Eine neue Haftungsregelung soll nach den Vorstellungen der Bundesregierung den Ausbau von Windenergieanlagen vor der Küste beschleunigen. Dies war zuvor von den Netzbetreibern gefordert worden, um den dringend notwendigen Ausbau nicht zu bremsen. Bislang ist nicht klar, wer bei einer verspäteten Netzanbindung haftet.

Stromnetz Ausbau© Gina Sanders / Fotolia.com

Berlin (dapd/red) - Bundesumweltminister Peter Altmaier (CDU) und Wirtschaftsminister Philipp Rösler (FDP) legten am Montag einen Vorschlag für ein Gesetz vor, das die Haftung für Störungen bei der Anbindung dem Netzbetreiber zuweist. Dieser kann sie aber über eine Haftungsumlage abwälzen - außer er handelt grob fahrlässig oder vorsätzlich.

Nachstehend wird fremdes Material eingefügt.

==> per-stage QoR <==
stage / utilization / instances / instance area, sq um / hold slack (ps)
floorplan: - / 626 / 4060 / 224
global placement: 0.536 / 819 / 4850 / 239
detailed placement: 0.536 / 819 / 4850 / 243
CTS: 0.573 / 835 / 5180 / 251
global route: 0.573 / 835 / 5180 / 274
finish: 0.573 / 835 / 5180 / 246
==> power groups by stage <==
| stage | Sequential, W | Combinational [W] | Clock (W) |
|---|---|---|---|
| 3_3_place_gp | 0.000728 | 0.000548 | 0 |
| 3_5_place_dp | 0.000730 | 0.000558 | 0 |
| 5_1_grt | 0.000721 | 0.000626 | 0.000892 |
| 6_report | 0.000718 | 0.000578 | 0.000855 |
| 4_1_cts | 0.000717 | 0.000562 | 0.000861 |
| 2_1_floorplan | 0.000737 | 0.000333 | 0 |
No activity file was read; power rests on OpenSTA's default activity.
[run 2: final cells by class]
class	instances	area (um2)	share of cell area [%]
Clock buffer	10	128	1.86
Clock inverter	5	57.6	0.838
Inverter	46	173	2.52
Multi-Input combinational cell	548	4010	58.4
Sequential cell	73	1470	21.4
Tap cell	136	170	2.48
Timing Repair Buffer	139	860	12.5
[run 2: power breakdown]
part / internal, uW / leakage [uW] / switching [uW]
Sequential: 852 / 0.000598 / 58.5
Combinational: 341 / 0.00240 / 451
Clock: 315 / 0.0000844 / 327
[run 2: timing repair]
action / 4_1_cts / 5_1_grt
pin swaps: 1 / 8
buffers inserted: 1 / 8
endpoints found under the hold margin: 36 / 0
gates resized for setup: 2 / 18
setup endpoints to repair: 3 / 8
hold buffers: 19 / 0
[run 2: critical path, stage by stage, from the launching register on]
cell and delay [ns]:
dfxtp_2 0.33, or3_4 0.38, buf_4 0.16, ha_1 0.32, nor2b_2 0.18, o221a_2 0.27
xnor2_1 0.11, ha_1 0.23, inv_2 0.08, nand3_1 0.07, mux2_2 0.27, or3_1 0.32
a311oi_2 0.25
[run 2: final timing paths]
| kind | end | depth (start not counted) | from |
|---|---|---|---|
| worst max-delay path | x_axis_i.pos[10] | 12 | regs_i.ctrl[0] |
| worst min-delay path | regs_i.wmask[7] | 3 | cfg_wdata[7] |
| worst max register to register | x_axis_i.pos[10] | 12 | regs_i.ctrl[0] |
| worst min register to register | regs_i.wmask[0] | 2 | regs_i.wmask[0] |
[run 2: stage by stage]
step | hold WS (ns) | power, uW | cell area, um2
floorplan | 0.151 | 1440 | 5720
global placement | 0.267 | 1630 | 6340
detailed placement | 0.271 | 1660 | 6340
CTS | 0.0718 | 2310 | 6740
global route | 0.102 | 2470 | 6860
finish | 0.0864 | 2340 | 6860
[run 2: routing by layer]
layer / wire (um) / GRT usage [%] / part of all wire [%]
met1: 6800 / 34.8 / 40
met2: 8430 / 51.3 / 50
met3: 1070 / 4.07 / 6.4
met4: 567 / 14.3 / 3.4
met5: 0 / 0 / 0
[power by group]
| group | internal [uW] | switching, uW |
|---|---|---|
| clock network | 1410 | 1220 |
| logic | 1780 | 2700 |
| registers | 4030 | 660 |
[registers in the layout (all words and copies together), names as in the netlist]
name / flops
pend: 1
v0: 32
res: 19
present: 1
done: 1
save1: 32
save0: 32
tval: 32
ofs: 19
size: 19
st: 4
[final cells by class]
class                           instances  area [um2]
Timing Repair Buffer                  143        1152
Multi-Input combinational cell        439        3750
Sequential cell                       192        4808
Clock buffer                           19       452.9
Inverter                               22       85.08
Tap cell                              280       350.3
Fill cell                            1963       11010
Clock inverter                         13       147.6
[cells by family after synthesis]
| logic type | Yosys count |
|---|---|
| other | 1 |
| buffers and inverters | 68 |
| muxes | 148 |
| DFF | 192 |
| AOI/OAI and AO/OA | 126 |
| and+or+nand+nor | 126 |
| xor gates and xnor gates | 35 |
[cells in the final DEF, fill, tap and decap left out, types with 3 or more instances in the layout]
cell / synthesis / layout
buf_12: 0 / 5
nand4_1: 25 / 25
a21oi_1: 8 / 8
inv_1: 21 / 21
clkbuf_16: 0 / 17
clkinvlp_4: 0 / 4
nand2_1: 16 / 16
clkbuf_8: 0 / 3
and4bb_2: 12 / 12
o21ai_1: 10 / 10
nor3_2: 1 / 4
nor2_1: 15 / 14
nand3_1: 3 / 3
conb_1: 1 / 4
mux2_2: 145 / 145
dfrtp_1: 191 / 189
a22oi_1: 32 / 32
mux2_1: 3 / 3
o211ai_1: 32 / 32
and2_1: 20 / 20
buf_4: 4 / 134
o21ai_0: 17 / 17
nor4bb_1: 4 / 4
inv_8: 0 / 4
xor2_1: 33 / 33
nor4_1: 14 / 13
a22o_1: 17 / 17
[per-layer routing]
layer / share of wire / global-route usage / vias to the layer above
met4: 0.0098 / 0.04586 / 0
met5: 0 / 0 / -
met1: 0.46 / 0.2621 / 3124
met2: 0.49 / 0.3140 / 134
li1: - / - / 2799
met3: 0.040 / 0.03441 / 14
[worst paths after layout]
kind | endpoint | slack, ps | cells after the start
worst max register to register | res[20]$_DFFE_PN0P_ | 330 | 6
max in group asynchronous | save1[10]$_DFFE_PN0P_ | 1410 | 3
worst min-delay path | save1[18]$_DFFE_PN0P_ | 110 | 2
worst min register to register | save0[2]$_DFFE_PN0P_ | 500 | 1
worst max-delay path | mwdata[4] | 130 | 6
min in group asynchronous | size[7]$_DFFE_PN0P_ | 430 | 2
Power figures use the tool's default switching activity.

Haftung und Netzentwicklungsplan

Damit es für den Verbraucher nicht zu teuer wird, ist der Abschluss einschlägiger Versicherungen zwingend. Zugleich soll ein Offshore-Netzentwicklungsplan verbindliche Zeitpunkte für die Anbindung vorgeben. Den Gesetzentwurf wollen die Minister noch im Sommer vorlegen. Rösler zufolge wird das Gesetz "die Errichtung von Netzanbindungen und Offshore-Windparks zukünftig besser miteinander koordinieren". Es schaffe mehr Planungssicherheit und stelle den effizienten Ausbau eines Offshore-Netzes sicher.